(Stored data entries)

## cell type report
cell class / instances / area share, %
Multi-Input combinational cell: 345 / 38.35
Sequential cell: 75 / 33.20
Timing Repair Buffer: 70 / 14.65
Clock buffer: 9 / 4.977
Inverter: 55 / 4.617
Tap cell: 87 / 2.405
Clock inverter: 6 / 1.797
$ cat src/rtl/sport_steal_arb_pkg.sv
// Shared constants for the serial-port autobuffer steal arbiter: channel indices,
// FSM encoding and the fixed service priority.
package sport_steal_arb_pkg;

  localparam int unsigned NUM_CH = 4;

  localparam logic [1:0] CH_R0 = 2'd0;
  localparam logic [1:0] CH_T0 = 2'd1;
  localparam logic [1:0] CH_R1 = 2'd2;
  localparam logic [1:0] CH_T1 = 2'd3;

  typedef enum logic [1:0] {
    StIdle  = 2'd0,
    StArb   = 2'd1,
    StSteal = 2'd2
  } arb_state_e;

  // Highest priority first.
  localparam logic [1:0] PRI_ORDER [NUM_CH] = '{CH_R0, CH_T0, CH_R1, CH_T1};

endpackage

$ cat src/rtl/sport_pri_enc.sv
// Fixed-priority encoder over the four autobuffer channels; yields a one-hot grant
// and the matching channel index.
module sport_pri_enc
  import sport_steal_arb_pkg::*;
(
  input  logic [3:0] req,
  output logic [3:0] grant,
  output logic [1:0] idx
);

  logic found;

  always_comb begin
    grant = '0;
    idx   = '0;
    found = 1'b0;
    for (int i = 0; i < NUM_CH; i++) begin
      if (!found && req[PRI_ORDER[i]]) begin
        found               = 1'b1;
        grant[PRI_ORDER[i]] = 1'b1;
        idx                 = PRI_ORDER[i];
      end
    end
  end

endmodule

$ cat src/rtl/sport_steal_arb.sv
// Serial-port autobuffer cycle-steal arbiter: latches word requests, schedules
// one-cycle DMA steals for the DAG and converts wraps into completion interrupts.
module sport_steal_arb
  import sport_steal_arb_pkg::*;
(
  input  logic       DSPCLK,
  input  logic       T_RST,
  input  logic       GO_C,
  input  logic       STBY,
  input  logic [3:0] ABEN,
  input  logic [3:0] REQ,
  input  logic [2:0] R0IREG,
  input  logic [2:0] R1IREG,
  input  logic [2:0] T0IREG,
  input  logic [2:0] T1IREG,
  input  logic [1:0] R0MREG,
  input  logic [1:0] R1MREG,
  input  logic [1:0] T0MREG,
  input  logic [1:0] T1MREG,
  input  logic [3:0] WRAP,
  input  logic [3:0] OVR_CLR,
  output logic [3:0] Sreqx,
  output logic       SREQ,
  output logic       STEAL,
  output logic [3:0] sack,
  output logic [2:0] STEALI,
  output logic [1:0] STEALM,
  output logic [3:0] ABINT,
  output logic [3:0] OVR
);

  arb_state_e state_q;
  logic [3:0] req_set;
  logic [3:0] sreqx_d;
  logic [3:0] ovr_d;
  logic [3:0] grant_oh;
  logic [1:0] grant_idx;
  logic [2:0] i_sel;
  logic [1:0] m_sel;

  assign SREQ    = |Sreqx;
  assign req_set = REQ & ABEN;

  // A new word wins over the acknowledge of the previous one; ABEN low flushes.
  always_comb begin
    sreqx_d = ((Sreqx & ~sack) | req_set) & ABEN;
    ovr_d   = (OVR & ~OVR_CLR) | (req_set & Sreqx & ~sack);
  end

  always_ff @(posedge DSPCLK) begin
    if (T_RST) begin
      Sreqx <= '0;
      OVR   <= '0;
    end else begin
      Sreqx <= sreqx_d;
      OVR   <= ovr_d;
    end
  end

  sport_pri_enc u_pri_enc (
    .req   (Sreqx),
    .grant (grant_oh),
    .idx   (grant_idx)
  );

  always_comb begin
    i_sel = '0;
    m_sel = '0;
    case (grant_idx)
      CH_R0:   begin i_sel = R0IREG; m_sel = R0MREG; end
      CH_T0:   begin i_sel = T0IREG; m_sel = T0MREG; end
      CH_R1:   begin i_sel = R1IREG; m_sel = R1MREG; end
      CH_T1:   begin i_sel = T1IREG; m_sel = T1MREG; end
      default: begin i_sel = '0;     m_sel = '0;     end
    endcase
  end

  always_ff @(posedge DSPCLK) begin
    if (T_RST) begin
      state_q <= StIdle;
      STEAL   <= 1'b0;
      sack    <= '0;
      STEALI  <= '0;
      STEALM  <= '0;
      ABINT   <= '0;
    end else begin
      STEAL <= 1'b0;
      sack  <= '0;
      ABINT <= '0;
      case (state_q)
        StIdle: begin
          if (SREQ) state_q <= StArb;
        end
        StArb: begin
          if (!SREQ) begin
            state_q <= StIdle;
          end else if (GO_C && !STBY) begin
            state_q <= StSteal;
            STEAL   <= 1'b1;
            sack    <= grant_oh;
            STEALI  <= i_sel;
            STEALM  <= m_sel;
          end
        end
        StSteal: begin
          // Only the granted channel's wrap can raise its interrupt.
          ABINT   <= WRAP & sack;
          state_q <= (|sreqx_d) ? StArb : StIdle;
        end
        default: state_q <= StIdle;
      endcase
    end
  end

endmodule

$ cat config.mk
export PLATFORM = sky130hd
export DESIGN_NAME = sport_steal_arb
export DESIGN_NICKNAME = d
export VERILOG_FILES = /design/src/rtl/sport_steal_arb_pkg.sv /design/src/rtl/sport_pri_enc.sv /design/src/rtl/sport_steal_arb.sv
export SDC_FILE = /design/constraint.sdc
export NUM_CORES = 1
export LEC_CHECK = 0
export ABC_AREA = 1
export CAP_MARGIN = 20
export CORE_MARGIN = 2
export CORE_UTILIZATION = 38
export CTS_CLUSTER_SIZE = 14
export DETAILED_ROUTE_END_ITERATION = 8
export PLACE_DENSITY = 0.84
export REMOVE_ABC_BUFFERS = 1
export SLEW_MARGIN = 0
export SYNTH_ARGS = -nofsm -noshare
export SYNTH_HDL_FRONTEND = slang
export SYNTH_SLANG_ARGS = --single-unit
$ cat constraint.sdc
create_clock -name DSPCLK -period 1.6 [get_ports DSPCLK]
set_input_delay 0.48 -clock DSPCLK [delete_from_list [all_inputs] [get_ports DSPCLK]]
set_output_delay 0.48 -clock DSPCLK [all_outputs]
set_load 0.05 [all_outputs]
==> metrics <==
die area approximately 3500 um2; worst setup margin 0.06070 ns; post-synthesis cell type count 22; Initial Utilization about 41%; VDD IR-drop max approximately 0.64 mV; power density over cell area 634.6 nW/um2; Die Span X between 50 and 60 um; initial antenna violation count 0; clock share of power approximately a third; outcome finished with violations; GRT Overall Usage 19.71%; Die Y roughly 60 um; Mean Syn Cell Area between 7 and 8 um2; failing checks design-rule violations; CTS tree yes; pins over their slew limit 0; clk slew on worst S/H paths about 0.14 ns; fillers ~190; asr flop ratio synth 0%; Comb pwr share a little under a quarter; dpl hpwl about 2500 um; Sink Count 24; Switching Power between 300 and 400 uW; htree depth 1; Min-Delay Path Class register to register; crit-path leading delay family flip-flops; core area approximately 2800 um2; DRT Wirelength ~3400 um; pre-CTS WS -0.06376 ns; P_leak roughly 0.94 nW; min cycle time layout between 1.5 and 2 ns; # hold bufs at CTS 0; nets@finish 276; r2r worst-path depth 8; Root Buffer clkbuf_4; # DRC 5; CP bufs+invs 1; Worst path depth 3; worst skew pair latency 0.31 ns; Fin. Hold Viols 0; Worst Setup SP Sreqx[1]$_SDFF_PP0_; CP max-delay cell dfxtp_4; endpoints failing setup 0; pin count of the biggest net entering global routing 15; Peak Freq 0.6496 GHz; clock buffer depth 2; Net Sw Frac 24.67%; Worst Path Max Fanout 3; Critical Path End Type output port; Crit path required time ~1.1 ns; vias per cell a little under 5; crit path cell chain nor2_4 -> nand2_4 -> buf_12; first-pass GRT wire length roughly 5300 um; Synth top area share roughly 42%; Yosys warnings 0; Worst R2R Setup Slack between 0.15 and 0.2 ns; Max-Cap Viols 0; Flop pwr share between 40% and 50%; Seq/Total Area, Yosys between 40 and 50%; cts bufs inserted 3; Ports 63; number of flops mapped to enable cells by yosys 0; Post-Route Setup TNS 0 ns; Area growth syn-to-layout 88.40%; Post-DRT Antenna Nets 0; routed vias between 1k and 1.5k; Synth top cells by count nand2_1, dfxtp_1, inv_1, nor2_1; worst r2r src Sreqx[1]$_SDFF_PP0_; remaining global-route overflow 0; crit path to SREQ; fin crit share slightly below 100%; Slew Limit Headroom between 80 and 90%; P_int 1.030 mW; Main synth FF type dfxtp_1; most common cell in the synthesized netlist nand2_1; antenna cells 0; first drt pass iteration count 6; port buffer count 62; layout cells sized above 1 approximately a fifth; Critical R2R Capture STEALI[0]$_SDFFE_PP0P_; Worst-Margin Slew between 0.2 and 0.3 ns; number of global-route vias before repair between 1k and 1.5k; RD Place Congestion roughly 0.76; num rows 19; Cells after Synth about 160; Worst Path Arrival between 1 and 1.5 ns; Clock Skew 0.004136 ns; Yosys reg bits 24; critical path launch point type register; routed length per instance 12.62 um; RSZ-0062 raised after global routing no; Synth area leaders dfxtp_1, nand2_1, inv_1; WS Path Type register to output port; Critical Path Max Stage Delay 0.39 ns; largest area contributor in the netlist dfxtp_1; Synth Cell Area ~1100 um2; Iter 0 DRT Violations 48
## logic make-up (layout without fill, tap and decap cells)
kind of cell	count (synthesis)	count (layout)	synth area share, %
AND/OR/NAND/NOR	95	95	40.81
buffers and inverters	28	101	9.628
AO/OA/AOI/OAI	15	15	7.550
flip-flops	24	24	42.01
## power by group through the flow
stage	sequential (mW)	clock [mW]	combinational, mW
global placement	0.628	0	0.286
finish	0.613	0.443	0.311
CTS	0.616	0.445	0.295
floorplan	0.653	0	0.0918
detailed placement	0.629	0	0.290
global route	0.614	0.474	0.332
## worst min path at each step
| stage | start | end | slack [ns] | cells past startpoint |
|---|---|---|---|---|
| detailed placement | sack[0]$_SDFF_PP0_ | ABINT[0]$_SDFF_PP0_ | 0.48 | 2 |
| global route | Sreqx[1]$_SDFF_PP0_ | sack[2]$_SDFF_PP0_ | 0.48 | 1 |
| floorplan | state_q[1]$_SDFFE_PP0P_ | ABINT[0]$_SDFF_PP0_ | 0.52 | 2 |
| CTS | sack[0]$_SDFF_PP0_ | ABINT[0]$_SDFF_PP0_ | 0.50 | 2 |
| finish | Sreqx[1]$_SDFF_PP0_ | sack[2]$_SDFF_PP0_ | 0.48 | 1 |
| global placement | sack[3]$_SDFF_PP0_ | ABINT[3]$_SDFF_PP0_ | 0.48 | 2 |
## worst register-to-register path: cells and delay by family, from the launching register on
kind,cells,cell delay (ns)
AND/OR/NAND/NOR,4,0.53
flip-flops,1,0.39
buffers and inverters,3,0.36
AO/OA/AOI/OAI,1,0.06
## sequential cells by signal, summed over array words and instances (netlist names)
register  count
STEALI        3
STEAL         1
Sreqx         4
STEALM        2
state_q       2
ABINT         4
sack          4
OVR           4
## metal layers
layer	vias to the layer above	wire length, um	global-route usage, %
li1	649	-	-
met3	2	222	4.176
met5	-	0	0
met1	588	1461	26.49
met4	0	19	5.519
met2	52	1654	31.90
## repair_timing
action                     4_1_cts  5_1_grt
gates resized for setup          1        4
cloned                           0        0
buffers inserted                 1        4
pin swaps                        1        1
setup endpoints to repair        2        2
## per-stage QoR
stage	util [%]	hold slack (ns)	power (mW)	std cells	instance area, um2
after floorplan	-	0.5215	0.7447	159	1127
after global placement	73.24	0.4761	0.9138	257	2054
after detailed placement	73.24	0.4835	0.9187	257	2054
after CTS	75.42	0.5028	1.356	262	2116
after global routing	76.81	0.4765	1.421	266	2155
final	76.81	0.4755	1.367	266	2155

▶ **TASK DESCRIPTION**:
What you retype should run from the first line of the entries above through the line containing "Shared constants for", exactly and in full.

▶ **TASK RESULT**:
## cell type report
cell class / instances / area share, %
Multi-Input combinational cell: 345 / 38.35
Sequential cell: 75 / 33.20
Timing Repair Buffer: 70 / 14.65
Clock buffer: 9 / 4.977
Inverter: 55 / 4.617
Tap cell: 87 / 2.405
Clock inverter: 6 / 1.797
$ cat src/rtl/sport_steal_arb_pkg.sv
// Shared constants for the serial-port autobuffer steal arbiter: channel indices,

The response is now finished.